### Supplied data
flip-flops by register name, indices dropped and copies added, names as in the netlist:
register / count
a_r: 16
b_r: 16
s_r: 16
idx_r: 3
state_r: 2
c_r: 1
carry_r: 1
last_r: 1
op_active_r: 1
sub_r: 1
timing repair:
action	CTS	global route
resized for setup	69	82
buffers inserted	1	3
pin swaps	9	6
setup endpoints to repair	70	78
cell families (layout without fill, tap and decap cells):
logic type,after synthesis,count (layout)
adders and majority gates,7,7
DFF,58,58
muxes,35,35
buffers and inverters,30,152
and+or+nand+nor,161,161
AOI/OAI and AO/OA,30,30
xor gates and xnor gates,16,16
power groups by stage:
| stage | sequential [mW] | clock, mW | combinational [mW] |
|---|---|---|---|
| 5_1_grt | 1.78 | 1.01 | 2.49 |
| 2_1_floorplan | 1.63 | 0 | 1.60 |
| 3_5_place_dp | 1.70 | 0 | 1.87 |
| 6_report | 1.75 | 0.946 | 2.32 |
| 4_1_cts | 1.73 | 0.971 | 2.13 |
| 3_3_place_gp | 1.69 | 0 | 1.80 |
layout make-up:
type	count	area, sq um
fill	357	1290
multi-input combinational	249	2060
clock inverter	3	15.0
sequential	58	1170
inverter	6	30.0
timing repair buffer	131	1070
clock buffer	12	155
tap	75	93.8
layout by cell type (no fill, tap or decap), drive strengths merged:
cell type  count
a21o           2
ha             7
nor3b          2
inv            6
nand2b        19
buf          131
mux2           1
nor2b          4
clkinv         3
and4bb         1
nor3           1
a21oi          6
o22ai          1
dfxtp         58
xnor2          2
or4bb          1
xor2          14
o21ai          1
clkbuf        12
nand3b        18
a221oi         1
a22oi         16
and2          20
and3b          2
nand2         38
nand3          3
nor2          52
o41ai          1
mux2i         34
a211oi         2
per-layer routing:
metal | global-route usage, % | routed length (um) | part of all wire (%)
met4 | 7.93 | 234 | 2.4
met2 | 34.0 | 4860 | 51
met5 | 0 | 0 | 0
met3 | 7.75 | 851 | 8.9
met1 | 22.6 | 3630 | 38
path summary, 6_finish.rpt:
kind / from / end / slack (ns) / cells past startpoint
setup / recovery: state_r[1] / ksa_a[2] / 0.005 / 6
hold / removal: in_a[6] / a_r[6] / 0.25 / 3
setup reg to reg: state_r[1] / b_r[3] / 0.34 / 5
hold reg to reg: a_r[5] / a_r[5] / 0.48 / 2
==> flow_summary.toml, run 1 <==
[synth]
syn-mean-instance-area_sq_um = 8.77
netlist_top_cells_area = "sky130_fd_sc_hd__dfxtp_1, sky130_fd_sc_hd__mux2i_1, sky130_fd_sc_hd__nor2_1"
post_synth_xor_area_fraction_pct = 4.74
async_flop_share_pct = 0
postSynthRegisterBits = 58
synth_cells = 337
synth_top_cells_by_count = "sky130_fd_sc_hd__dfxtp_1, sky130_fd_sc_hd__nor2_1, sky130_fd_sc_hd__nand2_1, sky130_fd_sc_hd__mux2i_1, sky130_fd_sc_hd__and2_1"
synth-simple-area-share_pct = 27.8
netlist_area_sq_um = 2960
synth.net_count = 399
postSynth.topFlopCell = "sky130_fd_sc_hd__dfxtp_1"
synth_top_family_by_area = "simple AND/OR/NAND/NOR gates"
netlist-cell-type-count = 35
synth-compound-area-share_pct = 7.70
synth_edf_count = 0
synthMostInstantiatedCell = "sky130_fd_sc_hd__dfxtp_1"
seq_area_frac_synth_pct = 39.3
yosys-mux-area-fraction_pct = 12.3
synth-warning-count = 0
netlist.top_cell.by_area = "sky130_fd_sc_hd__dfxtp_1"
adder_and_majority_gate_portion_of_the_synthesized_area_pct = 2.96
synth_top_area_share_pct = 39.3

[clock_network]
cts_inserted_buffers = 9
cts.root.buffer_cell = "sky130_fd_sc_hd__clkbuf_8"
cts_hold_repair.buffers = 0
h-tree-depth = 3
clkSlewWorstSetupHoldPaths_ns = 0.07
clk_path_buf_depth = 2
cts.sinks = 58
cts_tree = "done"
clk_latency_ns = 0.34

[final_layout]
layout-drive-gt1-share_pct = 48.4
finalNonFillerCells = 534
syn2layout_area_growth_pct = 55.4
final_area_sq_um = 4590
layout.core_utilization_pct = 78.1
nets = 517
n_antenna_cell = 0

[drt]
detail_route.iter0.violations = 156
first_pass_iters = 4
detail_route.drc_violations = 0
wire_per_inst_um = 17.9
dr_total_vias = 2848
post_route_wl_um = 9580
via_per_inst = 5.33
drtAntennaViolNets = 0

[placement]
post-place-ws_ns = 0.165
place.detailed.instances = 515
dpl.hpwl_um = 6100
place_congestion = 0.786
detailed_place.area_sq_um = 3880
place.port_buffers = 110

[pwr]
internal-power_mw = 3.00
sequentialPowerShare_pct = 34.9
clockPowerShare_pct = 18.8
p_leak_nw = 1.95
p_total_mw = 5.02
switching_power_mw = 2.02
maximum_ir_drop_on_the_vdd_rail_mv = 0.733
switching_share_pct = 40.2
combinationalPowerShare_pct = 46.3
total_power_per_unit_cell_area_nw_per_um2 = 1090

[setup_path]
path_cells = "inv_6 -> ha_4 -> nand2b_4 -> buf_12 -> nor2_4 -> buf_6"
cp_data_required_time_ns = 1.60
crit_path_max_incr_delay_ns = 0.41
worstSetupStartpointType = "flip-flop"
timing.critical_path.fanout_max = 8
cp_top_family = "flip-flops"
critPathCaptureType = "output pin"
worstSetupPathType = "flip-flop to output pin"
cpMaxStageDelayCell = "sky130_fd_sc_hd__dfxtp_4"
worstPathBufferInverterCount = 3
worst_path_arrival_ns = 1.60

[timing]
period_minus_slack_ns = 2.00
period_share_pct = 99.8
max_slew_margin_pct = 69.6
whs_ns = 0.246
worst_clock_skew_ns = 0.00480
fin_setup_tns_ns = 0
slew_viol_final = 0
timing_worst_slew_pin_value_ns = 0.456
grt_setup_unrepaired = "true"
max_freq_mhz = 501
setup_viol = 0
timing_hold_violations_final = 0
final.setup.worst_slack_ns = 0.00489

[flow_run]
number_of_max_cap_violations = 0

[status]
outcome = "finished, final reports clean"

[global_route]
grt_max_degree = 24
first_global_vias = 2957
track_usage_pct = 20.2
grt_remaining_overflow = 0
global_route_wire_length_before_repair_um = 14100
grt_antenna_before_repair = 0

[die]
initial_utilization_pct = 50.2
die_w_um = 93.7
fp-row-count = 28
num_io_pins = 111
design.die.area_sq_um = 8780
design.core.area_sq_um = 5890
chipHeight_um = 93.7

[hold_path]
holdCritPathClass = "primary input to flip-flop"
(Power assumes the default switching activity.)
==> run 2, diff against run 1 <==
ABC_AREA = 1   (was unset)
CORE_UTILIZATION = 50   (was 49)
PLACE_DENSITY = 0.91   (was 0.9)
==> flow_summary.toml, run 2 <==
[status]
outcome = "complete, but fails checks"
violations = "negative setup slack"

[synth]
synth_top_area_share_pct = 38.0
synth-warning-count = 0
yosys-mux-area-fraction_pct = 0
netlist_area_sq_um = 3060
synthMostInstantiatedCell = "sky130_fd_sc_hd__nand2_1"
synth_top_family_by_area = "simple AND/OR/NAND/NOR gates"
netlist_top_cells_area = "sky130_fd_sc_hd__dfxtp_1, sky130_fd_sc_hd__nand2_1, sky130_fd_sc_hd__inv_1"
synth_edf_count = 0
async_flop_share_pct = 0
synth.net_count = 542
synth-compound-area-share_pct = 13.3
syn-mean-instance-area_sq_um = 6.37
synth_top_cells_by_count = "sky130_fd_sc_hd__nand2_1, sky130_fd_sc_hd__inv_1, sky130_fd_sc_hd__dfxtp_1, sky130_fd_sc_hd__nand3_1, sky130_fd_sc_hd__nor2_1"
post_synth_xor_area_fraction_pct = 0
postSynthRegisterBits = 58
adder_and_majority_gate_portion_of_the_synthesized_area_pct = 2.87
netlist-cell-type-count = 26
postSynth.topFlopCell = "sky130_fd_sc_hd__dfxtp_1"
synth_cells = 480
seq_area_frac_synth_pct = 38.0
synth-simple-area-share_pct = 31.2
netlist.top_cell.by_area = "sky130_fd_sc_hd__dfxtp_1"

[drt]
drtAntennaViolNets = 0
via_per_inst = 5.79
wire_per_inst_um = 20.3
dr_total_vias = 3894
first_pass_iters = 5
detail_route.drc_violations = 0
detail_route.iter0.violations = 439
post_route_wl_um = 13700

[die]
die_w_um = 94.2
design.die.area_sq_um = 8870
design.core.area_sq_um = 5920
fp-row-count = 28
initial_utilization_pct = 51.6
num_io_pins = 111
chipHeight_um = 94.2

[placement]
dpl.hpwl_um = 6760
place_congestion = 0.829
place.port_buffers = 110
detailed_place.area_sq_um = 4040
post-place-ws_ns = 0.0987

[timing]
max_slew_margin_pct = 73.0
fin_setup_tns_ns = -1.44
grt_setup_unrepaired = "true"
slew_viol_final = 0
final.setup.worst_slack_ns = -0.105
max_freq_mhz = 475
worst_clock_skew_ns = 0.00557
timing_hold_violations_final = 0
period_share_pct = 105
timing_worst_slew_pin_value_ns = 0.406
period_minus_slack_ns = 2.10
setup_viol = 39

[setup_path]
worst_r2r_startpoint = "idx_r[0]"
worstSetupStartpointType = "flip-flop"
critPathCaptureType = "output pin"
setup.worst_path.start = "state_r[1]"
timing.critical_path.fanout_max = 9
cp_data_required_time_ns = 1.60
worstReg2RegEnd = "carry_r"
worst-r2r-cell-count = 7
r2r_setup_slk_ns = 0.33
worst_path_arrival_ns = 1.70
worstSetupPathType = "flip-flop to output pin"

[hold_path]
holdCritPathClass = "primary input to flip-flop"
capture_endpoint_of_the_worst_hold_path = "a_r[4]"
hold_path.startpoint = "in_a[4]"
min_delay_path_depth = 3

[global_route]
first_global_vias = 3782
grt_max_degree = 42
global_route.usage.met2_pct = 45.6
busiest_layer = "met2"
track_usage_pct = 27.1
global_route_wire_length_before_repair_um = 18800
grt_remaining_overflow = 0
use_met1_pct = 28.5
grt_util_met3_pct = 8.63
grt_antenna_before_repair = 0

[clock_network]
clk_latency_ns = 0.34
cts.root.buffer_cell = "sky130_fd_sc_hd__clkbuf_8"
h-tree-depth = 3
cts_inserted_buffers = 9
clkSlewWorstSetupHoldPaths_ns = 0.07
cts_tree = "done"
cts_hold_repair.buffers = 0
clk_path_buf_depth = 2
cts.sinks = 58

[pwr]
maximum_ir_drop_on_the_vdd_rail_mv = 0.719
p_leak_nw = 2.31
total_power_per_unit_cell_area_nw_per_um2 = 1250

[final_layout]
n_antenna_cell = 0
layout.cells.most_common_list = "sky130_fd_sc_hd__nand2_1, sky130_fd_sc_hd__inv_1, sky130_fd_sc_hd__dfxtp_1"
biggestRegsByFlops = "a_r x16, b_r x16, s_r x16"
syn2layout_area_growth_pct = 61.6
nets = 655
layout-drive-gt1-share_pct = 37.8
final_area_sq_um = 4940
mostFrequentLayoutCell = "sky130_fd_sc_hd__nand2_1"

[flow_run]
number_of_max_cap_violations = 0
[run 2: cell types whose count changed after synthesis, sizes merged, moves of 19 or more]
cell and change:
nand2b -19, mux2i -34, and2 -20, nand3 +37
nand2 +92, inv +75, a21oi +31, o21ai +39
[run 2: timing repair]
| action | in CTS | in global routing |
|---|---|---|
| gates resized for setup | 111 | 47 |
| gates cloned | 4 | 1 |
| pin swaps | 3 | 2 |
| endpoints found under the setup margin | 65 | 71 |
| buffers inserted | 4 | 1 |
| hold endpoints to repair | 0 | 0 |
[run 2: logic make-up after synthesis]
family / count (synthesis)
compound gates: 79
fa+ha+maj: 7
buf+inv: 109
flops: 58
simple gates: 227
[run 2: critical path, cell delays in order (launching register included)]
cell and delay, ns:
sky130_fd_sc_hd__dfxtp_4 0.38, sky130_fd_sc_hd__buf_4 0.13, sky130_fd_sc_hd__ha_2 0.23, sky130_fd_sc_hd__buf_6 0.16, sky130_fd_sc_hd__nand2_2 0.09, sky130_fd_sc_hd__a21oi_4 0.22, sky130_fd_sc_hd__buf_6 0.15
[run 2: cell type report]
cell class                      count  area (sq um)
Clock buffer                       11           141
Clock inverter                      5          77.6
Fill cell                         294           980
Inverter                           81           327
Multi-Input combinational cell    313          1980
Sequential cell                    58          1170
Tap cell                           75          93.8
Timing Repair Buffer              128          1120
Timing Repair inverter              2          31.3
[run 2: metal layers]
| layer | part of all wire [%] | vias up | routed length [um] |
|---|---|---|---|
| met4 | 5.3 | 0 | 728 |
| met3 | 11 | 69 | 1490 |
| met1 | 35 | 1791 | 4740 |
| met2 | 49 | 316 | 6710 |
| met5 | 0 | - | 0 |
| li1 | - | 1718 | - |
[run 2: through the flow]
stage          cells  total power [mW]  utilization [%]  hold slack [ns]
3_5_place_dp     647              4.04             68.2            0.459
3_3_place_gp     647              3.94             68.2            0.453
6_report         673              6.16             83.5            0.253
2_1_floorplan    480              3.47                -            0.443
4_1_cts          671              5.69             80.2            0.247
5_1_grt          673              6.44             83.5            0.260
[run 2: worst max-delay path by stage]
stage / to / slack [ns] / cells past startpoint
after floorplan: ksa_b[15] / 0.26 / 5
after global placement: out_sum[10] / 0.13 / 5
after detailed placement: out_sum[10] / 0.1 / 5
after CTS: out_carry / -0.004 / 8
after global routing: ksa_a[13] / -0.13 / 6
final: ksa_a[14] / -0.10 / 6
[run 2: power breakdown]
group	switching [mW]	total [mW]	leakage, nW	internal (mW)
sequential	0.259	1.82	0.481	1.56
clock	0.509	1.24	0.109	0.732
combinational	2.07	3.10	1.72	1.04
### src/rtl/cordic_vectoring_iter.sv
// -----------------------------------------------------------------------------
// cordic_vectoring_iter
// Iterative vectoring-mode CORDIC: one micro-rotation per clock drives the
// vector (x, y) onto the positive x axis, accumulating the angle atan2(y, x)
// in z and leaving the CORDIC-gained magnitude in x.
//
// Ports
//   clk        clock
//   rst        asynchronous active-high reset
//   in_valid   input vector present
//   in_ready   block can accept a vector (high only in IDLE)
//   x_i, y_i   signed Q2.19 input vector components
//   out_valid  result valid (high only in DONE)
//   out_ready  consumer accepts result
//   angle_o    signed Q3.19 angle in radians, [-pi, pi]
//   mag_o      signed Q4.19 magnitude K*sqrt(x^2+y^2), K ~ 1.64676, uncompensated
// -----------------------------------------------------------------------------
module cordic_vectoring_iter #(
   parameter int WORD_LENGTH  = 21,
   parameter int N_ITERATIONS = 17
) (
   input  logic                          clk,
   input  logic                          rst,
   input  logic                          in_valid,
   output logic                          in_ready,
   input  logic signed [WORD_LENGTH-1:0] x_i,
   input  logic signed [WORD_LENGTH-1:0] y_i,
   output logic                          out_valid,
   input  logic                          out_ready,
   output logic signed [WORD_LENGTH:0]   angle_o,
   output logic signed [WORD_LENGTH+1:0] mag_o
);

   localparam int XW = WORD_LENGTH + 2;
   localparam int ZW = WORD_LENGTH + 1;
   localparam int IW = (N_ITERATIONS > 1) ? $clog2(N_ITERATIONS) : 1;

   localparam logic [IW-1:0]        LAST_ITER = IW'(N_ITERATIONS - 1);
   localparam logic signed [ZW-1:0] PI_2      = ZW'(823550);

   typedef enum logic [1:0] {IDLE, RUN, DONE} state_t;

   state_t                 state_q, state_d;
   logic signed [XW-1:0]   x_q, x_d;
   logic signed [XW-1:0]   y_q, y_d;
   logic signed [ZW-1:0]   z_q, z_d;
   logic [IW-1:0]          iter_q, iter_d;
   logic                   zero_flag_q, zero_flag_d;
   logic signed [ZW-1:0]   angle_q, angle_d;
   logic signed [XW-1:0]   mag_q, mag_d;

   logic signed [XW-1:0]   x_ext, y_ext;
   logic signed [XW-1:0]   x_sh, y_sh;
   logic signed [ZW-1:0]   alpha;

   // atan(2^-i) in Q2.19, matching the existing 17-entry CORDIC table
   function automatic logic signed [ZW-1:0] atan_lut(input int i);
      case (i)
         0:       atan_lut = ZW'(411775);
         1:       atan_lut = ZW'(243085);
         2:       atan_lut = ZW'(128439);
         3:       atan_lut = ZW'(65198);
         4:       atan_lut = ZW'(32725);
         5:       atan_lut = ZW'(16379);
         6:       atan_lut = ZW'(8191);
         7:       atan_lut = ZW'(4096);
         8:       atan_lut = ZW'(2048);
         9:       atan_lut = ZW'(1024);
         10:      atan_lut = ZW'(512);
         11:      atan_lut = ZW'(256);
         12:      atan_lut = ZW'(128);
         13:      atan_lut = ZW'(64);
         14:      atan_lut = ZW'(32);
         15:      atan_lut = ZW'(16);
         16:      atan_lut = ZW'(8);
         default: atan_lut = '0;
      endcase
   endfunction

   always_comb begin
      state_d     = state_q;
      x_d         = x_q;
      y_d         = y_q;
      z_d         = z_q;
      iter_d      = iter_q;
      zero_flag_d = zero_flag_q;
      angle_d     = angle_q;
      mag_d       = mag_q;

      // Two guard bits so that negating -2.0 and the ~1.65x gain cannot wrap
      x_ext = {{2{x_i[WORD_LENGTH-1]}}, x_i};
      y_ext = {{2{y_i[WORD_LENGTH-1]}}, y_i};
      x_sh  = x_q >>> iter_q;
      y_sh  = y_q >>> iter_q;
      alpha = atan_lut(int'(iter_q));

      case (state_q)
         IDLE: begin
            if (in_valid) begin
               // Pre-rotate by +/-90 degrees so iterations start in the right half-plane
               if (!x_i[WORD_LENGTH-1]) begin
                  x_d = x_ext;
                  y_d = y_ext;
                  z_d = '0;
               end else if (!y_i[WORD_LENGTH-1]) begin
                  x_d = y_ext;
                  y_d = -x_ext;
                  z_d = PI_2;
               end else begin
                  x_d = -y_ext;
                  y_d = x_ext;
                  z_d = -PI_2;
               end
               iter_d      = '0;
               zero_flag_d = (x_i == '0) && (y_i == '0);
               state_d     = RUN;
            end
         end
         RUN: begin
            if (!y_q[XW-1]) begin
               x_d = x_q + y_sh;
               y_d = y_q - x_sh;
               z_d = z_q + alpha;
            end else begin
               x_d = x_q - y_sh;
               y_d = y_q + x_sh;
               z_d = z_q - alpha;
            end
            if (iter_q == LAST_ITER) begin
               // Capture the final micro-rotation straight into the output registers
               angle_d = zero_flag_q ? '0 : z_d;
               mag_d   = zero_flag_q ? '0 : x_d;
               state_d = DONE;
            end else begin
               iter_d = iter_q + IW'(1);
            end
         end
         DONE: begin
            if (out_ready) state_d = IDLE;
         end
         default: state_d = IDLE;
      endcase
   end

   always_ff @(posedge clk or posedge rst) begin
      if (rst) begin
         state_q     <= IDLE;
         x_q         <= '0;
         y_q         <= '0;
         z_q         <= '0;
         iter_q      <= '0;
         zero_flag_q <= 1'b0;
         angle_q     <= '0;
         mag_q       <= '0;
      end else begin
         state_q     <= state_d;
         x_q         <= x_d;
         y_q         <= y_d;
         z_q         <= z_d;
         iter_q      <= iter_d;
         zero_flag_q <= zero_flag_d;
         angle_q     <= angle_d;
         mag_q       <= mag_d;
      end
   end

   assign in_ready  = (state_q == IDLE);
   assign out_valid = (state_q == DONE);
   assign angle_o   = angle_q;
   assign mag_o     = mag_q;

endmodule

### Your objective
Only the number is wanted: how many lines in the entries above contain the word "resized"?

### Expected output
2